Agony

December 16th, 2009

Sorry this is only Seth Godin-esk in length but I’ve got to tell the masses immediately.

The worst thing about being an aspiring non-coding tech entrepreneur is the inability to help pre-launch. Sure, there’s customer development, setting up beta testing, keeping up with social media, etc. — but sitting around waiting for your MVP to be done is agonizing. Every day that passes is a day your competition gains traction because you (and your cooler/better product) aren’t there win the market.

Advice: If you’re an aspiring tech entrepreneur that isn’t too old of a dog yet (it’s hard to teach them new tricks), learn how to code in your spare time. It will open countless doors for you…or so it seems from my point of view.

Maybe the grass is always greener…what do I know anyways?

—edit—

Just making sure everyone knows, MVP stands for minimum viable product not most valuable player here.
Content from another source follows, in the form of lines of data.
This design comes from an exercise in tuning for small area, a short achievable clock period and few clock cycles per item on the open sky130 flow, not from production work.
At most, simulation tests tie the RTL to the original design; equivalence was not proved.
Function not checked in run 4: the RTL went through the layout flow alone.
Power figures rest on the tool's default switching activity, not on a simulated workload.

## config.mk

```make
export PLATFORM = sky130hd
export DESIGN_NAME = fdec
export DESIGN_NICKNAME = fdec
export VERILOG_FILES = /design/flow/design.v
export SDC_FILE = /design/flow/constraint.sdc
export NUM_CORES = 4
export LEC_CHECK = 0
export CAP_MARGIN = 20
export CORE_MARGIN = 2
export CORE_UTILIZATION = 40
export SLEW_MARGIN = 20
```

## constraint.sdc

```tcl
create_clock -name core_clock -period 10.0 [get_ports {clk}]
set_input_delay 2.0000 -clock core_clock [delete_from_list [all_inputs] [get_ports {clk}]]
set_output_delay 2.0000 -clock core_clock [all_outputs]
set_load 0.01 [all_outputs]
```

## design.v

```verilog
module fdec (
    input  wire        clk,
    input  wire        rst,         
    input  wire        rx_valid,
    input  wire [7:0]  rx_data,
    input  wire        rx_eos,
    output wire        rx_ready,
    output wire        fo_valid,
    input  wire        fo_ready,
    output wire [31:0] fo_seq,
    output wire [6:0]  fo_len,
    output wire [7:0]  fo_data,
    output wire        fo_last,
    output wire        done         
);
    localparam MAXP = 64;                
    localparam NB   = 68;                
    localparam SYNC = 8'hAA;
    localparam S_SEARCH  = 2'd0;
    localparam S_HEADER  = 2'd1;
    localparam S_PAYLOAD = 2'd2;
    localparam S_END     = 2'd3;         
    reg  [7:0]    mem [0:NB-1];
    reg           mw_v;      
    reg  [6:0]    mw_a;
    reg  [7:0]    mw_d;
    reg           m_v, s_v, done_r, rdy_r;
    reg  [7:0]    m_d, s_d;
    reg           m_aa, s_aa;
    assign rx_ready = rdy_r;                 
    assign done     = done_r;
    reg  [6:0]    rp, wp;
    reg           qpend;     
    reg           qv;
    reg  [7:0]    qd;
    reg           q_aa;
    reg  [1:0]    st;
    reg  [5:0]    wlen;      
    reg  [6:0]    prem;      
    reg           hl_r;      
    reg           pl_r;      
    reg           lbad;      
    reg           vok;       
    reg  [6:0]    la7;       
    reg           hdr_pay;   
    reg  [7:0]    r [0:15];  
    reg  [3:0]    trk;       
    reg           fnd;       
    reg  [6:0]    nslot;     
    reg           fnd_last;  
    reg  [6:0]    sslot;     
    reg           em_act;    
    reg  [2:0]    em_sqc;    
    reg  [6:0]    em_rem;    
    reg           em_zero;   
    reg  [6:0]    ra;        
    reg           ra_ok;     
    reg  [6:0]    fre;       
    reg           pend;      
    reg           fo_v, fo_l, sk_v, sk_l;
    reg  [7:0]    fo_d, sk_d;
    reg  [31:0]   o_seq;
    reg  [6:0]    o_len;
    assign fo_valid = fo_v;
    assign fo_seq   = o_seq;
    assign fo_len   = o_len;
    assign fo_data  = fo_d;
    assign fo_last  = fo_l;
    wire em_busy = em_act || fo_v || sk_v;
    wire       src_q  = qpend;
    wire       have   = src_q ? qv : m_v;
    wire [7:0] b      = qv ? qd : m_d;        
    wire       is_aa  = qv ? q_aa : m_aa;
    wire in_hdr  = (st == S_HEADER);
    wire in_pay  = (st == S_PAYLOAD);
    wire in_end  = (st == S_END);
    wire ok_end  = in_end && vok;            
    wire ld      = (ok_end || pend) && !em_busy;    
    wire end_q   = in_end && !vok && fnd;    
    wire lrej    = in_hdr && lbad;           
    wire store   = !src_q && (in_pay || (in_hdr && (fnd || (wlen[5:3] == 3'b101))));    
    wire full    = em_act && ((fre == 7'd0) || ((fre == 7'd1) && mw_v));
    wire stall   = (pend && in_hdr && (wlen == 6'd16)) || (store && full) || end_q || lrej;
    wire step    = have && !stall;
    wire wr      = step && store;
    wire [6:0] rp_inc  = (rp == NB-1) ? 7'd0 : rp + 7'd1;
    wire [6:0] rp_next = (src_q || store) ? rp_inc : rp;
    wire [6:0] ra_inc  = (ra == NB-1) ? 7'd0 : ra + 7'd1;
    wire [6:0] fre_p1  = fre + 7'd1;
    wire [6:0] fre_m1  = fre - 7'd1;
    wire [7:0] sdist   = {1'b0, sslot} - {1'b0, wp};
    wire [6:0] fre_ini = sdist[7] ? sdist[6:0] + NB : sdist[6:0];
    wire       fnd_now   = fnd || ((trk == 4'd15) && is_aa);
    wire [6:0] nslot_now = fnd ? nslot : rp_next;
    wire [3:0] trk_now   = is_aa ? trk + 4'd1 : 4'd0;
    wire [5:0] wl = (in_end && vok) ? 6'd0 : wlen;
    wire [7:0] lab = {1'b0, la7};
    wire lchk = (wlen == 6'd16) ? (b <= MAXP) :
                (wlen == 6'd20) ? (b == lab) : (b == 8'd0);
    wire rest_zero = ~|{r[1], r[2], r[3], r[4], r[5], r[6], r[7], r[8],
                        r[9], r[10], r[11], r[12], r[13], r[14], r[15]};
    wire hdr_ok    = rest_zero && (r[0] == 8'd0);
    wire pay_ok    = rest_zero && (qv ? (r[0] == qd) : (r[0] == m_d));
    wire rp_chg    = (step && (src_q || store)) || ((end_q || lrej) && fnd);
    wire [7:0] rdata   = mem[ra];
    wire       sfetch  = em_act && (em_sqc != 3'd0);
    wire       fetch   = em_act && (em_sqc == 3'd0) && !sk_v;
    wire       radv    = sfetch || (fetch && !em_zero);
    wire       b_last  = em_zero || (em_rem == 7'd1);
    wire       qfetch  = !em_act && qpend && !qv && ra_ok;
    always @(posedge clk) begin
        mw_a <= wp;
        mw_d <= b;
        if (mw_v)
            mem[mw_a] <= mw_d;
    end
    integer i;
    always @(posedge clk) begin
        if (step) begin
            if (in_hdr && wlen == 6'd16) begin
                la7     <= b[6:0];
                hdr_pay <= (b[6:0] != 7'd0);
            end
            if (in_hdr && wlen == 6'd40)
                sslot <= rp;
            if ((in_hdr && wlen >= 6'd24 && wlen < 6'd40) || in_pay) begin
                for (i = 0; i < 15; i = i + 1)
                    r[i] <= r[i+1];
                r[15] <= in_pay ? (r[0] - b) : (b - lab);
            end
            if (in_hdr || in_pay) begin
                nslot    <= nslot_now;
                fnd_last <= !fnd && fnd_now;
            end
            if (hl_r)
                prem <= la7;
            else
                prem <= prem - 7'd1;
            vok <= hl_r ? hdr_ok : pay_ok;
        end
        if (ld)
            o_len <= la7;
        if (sfetch) begin
            case (em_sqc)
                3'd4: o_seq[7:0]   <= rdata;
                3'd3: o_seq[15:8]  <= rdata;
                3'd2: o_seq[23:16] <= rdata;
                default: o_seq[31:24] <= rdata;
            endcase
        end
        if (qfetch) begin
            qd   <= rdata;
            q_aa <= (rdata == SYNC);
        end
        if (!m_v || (step && !src_q)) begin
            m_d  <= s_v ? s_d : rx_data;
            m_aa <= s_v ? s_aa : (rx_data == SYNC);
        end
        if (!s_v) begin
            s_d  <= rx_data;
            s_aa <= (rx_data == SYNC);
        end
        if (!fo_v || fo_ready) begin
            fo_d <= sk_v ? sk_d : rdata;
            fo_l <= sk_v ? sk_l : b_last;
        end
        if (!sk_v) begin
            sk_d <= rdata;
            sk_l <= b_last;
        end
    end
    always @(posedge clk) begin
        if (rst) begin
            m_v     <= 1'b0;
            s_v     <= 1'b0;
            done_r  <= 1'b0;
            rp      <= 7'd0;
            wp      <= 7'd0;
            qpend   <= 1'b0;
            qv      <= 1'b0;
            st      <= S_SEARCH;
            wlen    <= 6'd0;
            em_act  <= 1'b0;
            pend    <= 1'b0;
            fo_v    <= 1'b0;
            sk_v    <= 1'b0;
            mw_v    <= 1'b0;
            rdy_r   <= 1'b1;
        end else begin
            mw_v  <= wr;
            rdy_r <= !(s_v ? !(!m_v || (step && !src_q)) : (m_v && !(step && !src_q) && rx_valid && rx_ready && !rx_eos))
                     && !(done_r || (rx_valid && rx_ready && rx_eos));
            if (rx_valid && rx_ready && rx_eos)
                done_r <= 1'b1;
            if (!m_v || (step && !src_q)) begin
                if (s_v) begin
                    m_v <= 1'b1;
                    s_v <= 1'b0;
                end else begin
                    m_v <= rx_valid && rx_ready && !rx_eos;
                end
            end else if (rx_valid && rx_ready && !rx_eos) begin
                s_v <= 1'b1;
            end
            if (step && src_q)
                qv <= 1'b0;
            else if (qfetch)
                qv <= 1'b1;
            if (end_q || (lrej && fnd)) begin
                st    <= S_HEADER;
                wlen  <= 6'd16;
                trk   <= 4'd15;
                fnd   <= 1'b0;
                lbad  <= 1'b0;
                rp    <= nslot;
                qpend <= !fnd_last || (nslot != wp);
            end else if (lrej) begin
                st    <= S_SEARCH;
                wlen  <= {2'b00, trk};
                lbad  <= 1'b0;
            end else if (in_end && !step) begin
                st    <= S_SEARCH;
                wlen  <= wl;
                fnd   <= 1'b0;
            end
            if (step) begin
                rp   <= rp_next;
                hl_r <= in_hdr && (wlen == 6'd42);
                pl_r <= hl_r ? (la7 == 7'd1) : (in_pay && (prem == 7'd2));
                lbad <= in_hdr && (wlen[5:3] == 3'b010) && !lchk;    
                if (src_q)
                    qpend <= (rp_inc != wp);
                if (store)
                    wp <= rp_inc;
                case (st)
                    S_HEADER: begin
                        wlen <= wlen + 6'd1;
                        trk  <= trk_now;
                        fnd  <= fnd_now;
                        if (hl_r) begin
                            st   <= hdr_pay ? S_PAYLOAD : S_END;
                            wlen <= {2'b00, trk_now};
                        end
                    end
                    S_PAYLOAD: begin
                        trk  <= trk_now;
                        fnd  <= fnd_now;
                        if (pl_r) begin
                            st   <= S_END;
                            wlen <= {2'b00, trk_now};
                        end
                    end
                    default: begin       
                        fnd <= 1'b0;
                        if (is_aa) begin
                            wlen <= wl + 6'd1;
                            if (wl == 6'd15) begin
                                st  <= S_HEADER;
                                trk <= 4'd15;
                            end else begin
                                st  <= S_SEARCH;
                            end
                        end else begin
                            wlen <= 6'd0;
                            st   <= S_SEARCH;
                        end
                    end
                endcase
            end
            if (ld)
                fre <= fre_ini;
            else
                fre <= (radv && !mw_v) ? fre_p1 : (!radv && mw_v) ? fre_m1 : fre;
            if (ld)
                pend <= 1'b0;
            else if (ok_end)
                pend <= 1'b1;
            if (ld) begin
                em_act  <= 1'b1;
                em_sqc  <= 3'd4;
                em_rem  <= la7;
                em_zero <= !hdr_pay;
                ra      <= sslot;
                ra_ok   <= 1'b0;
            end else if (em_act) begin
                ra_ok <= 1'b0;
                if (radv)
                    ra <= ra_inc;
                if (sfetch)
                    em_sqc <= em_sqc - 3'd1;
                if (fetch) begin
                    if (b_last)
                        em_act <= 1'b0;
                    if (em_zero)
                        em_zero <= 1'b0;
                    else
                        em_rem <= em_rem - 7'd1;
                end
            end else begin
                ra    <= rp;
                ra_ok <= !rp_chg;
            end
            if (fetch) begin
                if (!fo_v || fo_ready)
                    fo_v <= 1'b1;
                else
                    sk_v <= 1'b1;
            end else if (sk_v) begin
                if (fo_ready)
                    sk_v <= 1'b0;
            end else if (fo_ready) begin
                fo_v <= 1'b0;
            end
        end
    end
endmodule
```

## flow/run.sh

```bash
#!/bin/bash
set -euo pipefail
bash standard.sh SETUP_SLACK_MARGIN=7 \
  "CTS_ARGS=-sink_clustering_enable -repair_clock_nets -buf_list sky130_fd_sc_hd__clkbuf_16 -sink_clustering_size 24 -sink_clustering_max_diameter 80 -dont_use_dummy_load" \
  finish > standard_flow.log 2>&1
```

## standard.sh

```bash
#!/bin/bash
# synth_recipe.tcl (not shown) runs the flow's synth.tcl, then flattens the netlist and writes it again
# the make line also repeats each setting of config.mk as NAME=value (left out here)
make -C /OpenROAD-flow-scripts/flow DESIGN_CONFIG=/design/flow/config.mk WORK_HOME=/design/flow/orfs CLKGATE_MAP_FILE= SYNTH_SCRIPT=/design/flow/synth_recipe.tcl "${@:-finish}"
```

==> impl_metrics.csv, run 1 <==
group,metric,value,unit
timing,rsz0062_at_grt,"true",
timing,finalSetupTns,0,ns
placement,numPortBuffers,63,
finish,drive_gt1_frac,0.200,
route,wirelength,81800,µm
floorplan,die_w,300,µm
clock_network,cts_sinks,876,
finish,syn2layout_area_growth,10.9,%
finish,final_cell_mix,"edfxtp_1, nor2_1, mux4_2, nand2_1",
logic_synthesis,synth_warnings,2,
critical_path,crit_arrival,1.33,ns
timing,finalCritPeriodShare,0.333,
job,drv_cap,0,
global_route,overflow,0,
logic_synthesis,syn_area,35100,µm²
logic_synthesis,synthArstFlopShare,0,
logic_synthesis,ys_seq_area_frac,0.728,
logic_synthesis,syn_nets,2100,
global_route,grt_usage,0.179,
floorplan,core,86900,µm²
clock_network,insertion_delay,0.63,ns
route,wl_per_cell,24.8,µm
placement,post-dp-hpwl,51200,µm
timing,worst_pin_slew,0.960,ns
route,firstDrtPassIters,5,
global_route,grt_pass1_wl,121000,µm
floorplan,ios,64,
timing,finalHoldViolations,0,
critical_path,critPathTopFamily,"flip-flops",
floorplan,die-area,90200,µm²
timing,clock-skew-final,0.0546,ns
logic_synthesis,synth-edff-count,803,
critical_path,cp.buffers_inverters,1,
clock_network,path_clk_slew,0.09,ns
critical_path,crit_chain,"buf_6",
global_route,grt_max_degree,69,
placement,place.gp.congestion,0.879,
power_and_ir_drop,p_total,6.67,mW
power_and_ir_drop,power.density,171,nW/µm²
floorplan,fp-row-count,108,
critical_path,critPathCaptureType,"output pin",
timing,slew_headroom,0.358,
floorplan,die_h,300,µm
power_and_ir_drop,power_leakage,12.1,nW
floorplan,initial_core_util,0.404,
finish,fillers,7428,
clock_network,cts_tree,"yes",
clock_network,cts_buffers,44,
route,viasPerCell,5.64,
finish,final_nets,2198,
critical_path,crit_type,"reg -> out",
critical_path,path_depth,1,
status,status,"finished clean",
route,drt_iter0_drc,1957,
finish,diodes,0,
route,ant_nets,0,
critical_path,crit_slowest_cell,"edfxtp_1",
logic_synthesis,ys_ff_latch,876,
hold_path,hold-path-cell-count,0,
route,vias,18600,
critical_path,crit_fanout,1,
critical_path,crit_path_max_incr_delay,0.52,ns
logic_synthesis,synth_ff_type,"edfxtp_1",
hold_path,hp-class,"reg -> reg",
route,remaining_drc_errors,0,
critical_path,rrSetupSlack,7.01,ns
timing,fmax,0.300,GHz
logic_synthesis,yosys.cell_types.count,74,
critical_path,cp-start-kind,"flop",
clock_network,hold_buffers,0,
critical_path,reg2regPathDepth,8,
timing,min_period,3.33,ns
clock_network,cts_root_buf,"clkbuf_16",
power_and_ir_drop,peakVddDrop,0.0000900,V
global_route,antenna_found_initial,1,
clock_network,clk_path_buf_depth,3,
timing,setup_viol,0,
logic_synthesis,synthCells,2040,
timing,maxSlewViolCount,0,
critical_path,worstPathRequired,8.00,ns
global_route,grt_pass1_vias,18100,
finish,final_common_cell,"edfxtp_1",
clock_network,htree_levels,2,
logic_synthesis,avgSynthCellArea,17.2,µm²
[through the flow]
stage / std cells / setup slack, ns / hold slack, ns / area (µm²) / util
floorplan: 2040 / 5.87 / 0.386 / 35200 / -
global placement: 3201 / 5.98 / 0.432 / 37100 / 0.427
detailed placement: 3201 / 5.93 / 0.436 / 37100 / 0.427
CTS: 3272 / 6.61 / 0.430 / 38600 / 0.444
global route: 3291 / 6.63 / 0.447 / 38900 / 0.448
finish: 3291 / 6.67 / 0.434 / 38900 / 0.448
[final timing paths]
check	from	endpoint
worst max-delay path	fo_d[1]$_DFFE_PP_	fo_data[1]
worst min-delay path	r[13][6]$_DFFE_PP_	r[12][6]$_DFFE_PP_
worst max register to register	flop	fo_d[1]$_DFFE_PP_
worst min register to register	r[13][6]$_DFFE_PP_	r[12][6]$_DFFE_PP_
[state kept, by name (all words and copies together), names as in the netlist, 8 cells and up, named ones only]
| register | count |
|---|---|
| fo_d | 8 |
| m_d | 8 |
| mem | 544 |
| mw_d | 8 |
| o_seq | 32 |
| qd | 8 |
| r | 128 |
| s_d | 8 |
| sk_d | 8 |
[synthesized netlist by cell type, drive strengths merged, types with 10 or more instances]
library cell,count,area (µm²)
a21oi,57,289
a221oi,10,87.6
a22oi,12,90.1
buf,46,284
clkbuf,42,158
dfxtp,73,1460
edfxtp,803,24100
ha,44,551
inv,56,210
mux2,39,439
mux2i,49,490
mux4,137,3090
nand2,104,390
nand3,41,215
nand4,17,106
nor2,149,559
nor2b,20,125
nor3,19,106
nor4,44,275
o21ai,67,335
o221ai,14,123
o22ai,13,81.3
xnor2,35,307
xor2,33,289
[worst register-to-register path, cell delays in order, from the launching register on]
cell and delay [ns]:
dfxtp_4 0.42, buf_6 0.19, clkbuf_16 0.20, mux4_2 0.50, mux2_2 0.31, o221ai_1 0.31, a221oi_2 0.13, a221o_2 0.41
mux2_2 0.29
[metal layers]
metal / vias to the layer above / global-route usage / wire length [µm]
li1: 8176 / - / -
met1: 9717 / 0.259 / 36300
met2: 557 / 0.287 / 39100
met3: 104 / 0.0259 / 4420
met4: 0 / 0.0440 / 1860
met5: - / 0 / 0
[final cells by class]
| cell class | count | area (µm²) | share of cell area |
|---|---|---|---|
| Sequential cell | 876 | 25600 | 0.658 |
| Inverter | 58 | 224 | 0.00575 |
| Multi-Input combinational cell | 1018 | 9180 | 0.236 |
| Timing Repair Buffer | 140 | 1360 | 0.0350 |
| Tap cell | 1155 | 1450 | 0.0371 |
| Clock buffer | 44 | 1100 | 0.0283 |
[cells by family (layout without fill, tap and decap cells)]
kind of cell / Yosys count / after routing / synth area share
multiplexers: 225 / 225 / 0.114
adder cells (fa/ha/maj): 47 / 47 / 0.0174
buffers and inverters: 146 / 242 / 0.0188
AO/OA/AOI/OAI: 230 / 230 / 0.0419
flip-flops: 876 / 876 / 0.728
XOR/XNOR: 68 / 68 / 0.0170
AND/OR/NAND/NOR: 448 / 448 / 0.0622
[power by group]
group	total (mW)	switching (mW)	internal, mW
Clock	1.86	1.07	0.787
Sequential	4.13	0.0421	4.09
Combinational	0.685	0.402	0.283
Total	6.67	1.51	5.16
[repair_timing]
item                       4_1_cts  5_1_grt
buffers inserted                19       17
gates cloned                     8        2
gates resized for setup        273       33
setup endpoints to repair      315       89
hold endpoints to repair         0        0
pin swaps                        2        6
Testbench counts, summed over its fixed seeds: cycles 74,668, bytes 74,262.
==> run 2: changes to the inputs <==
==> flow/run.sh (replaced) <==
#!/bin/bash
set -euo pipefail
bash standard.sh SETUP_SLACK_MARGIN=6.8 \
  "CTS_ARGS=-sink_clustering_enable -repair_clock_nets -buf_list sky130_fd_sc_hd__clkbuf_16 -sink_clustering_size 24 -sink_clustering_max_diameter 80 -dont_use_dummy_load" \
  finish > standard_flow.log 2>&1
--- a/config.mk
+++ b/config.mk
@@ -8,4 +8,4 @@
 export CAP_MARGIN = 20
 export CORE_MARGIN = 2
-export CORE_UTILIZATION = 40
+export CORE_UTILIZATION = 60
 export SLEW_MARGIN = 20
==> run 2 against run 1 <==
Highest routed layer unchanged. Combinational power down 12%. Synthesized area unchanged. Still clean on timing, DRC and antenna. Wire length down 2.8%. Global-route usage up 8.8 points. Setup slack better by 0.056 ns. Sequential cell count unchanged.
  1. December 16th, 2009 at 20:54 | #1

    There are many things you can be doing to get a better understanding of your prospects problems and operating reality. If you had the product today you would still need presentations and messaging of different lengths, qualifying questions, strategies for reaching prospects, etc…

    You can normally develop an MVP that runs on that most reliable of demo platforms: PowerPoint. Use that to determine interest, feature content, prospect’s perception of value. If you can’t fit a useful pitch and/or set of questions on a single piece of paper and buy ten prospects a cup of coffee or a meal to discuss it, you probably aren’t thinking hard enough.

    Customer development proceeds in parallel with product development and informs it.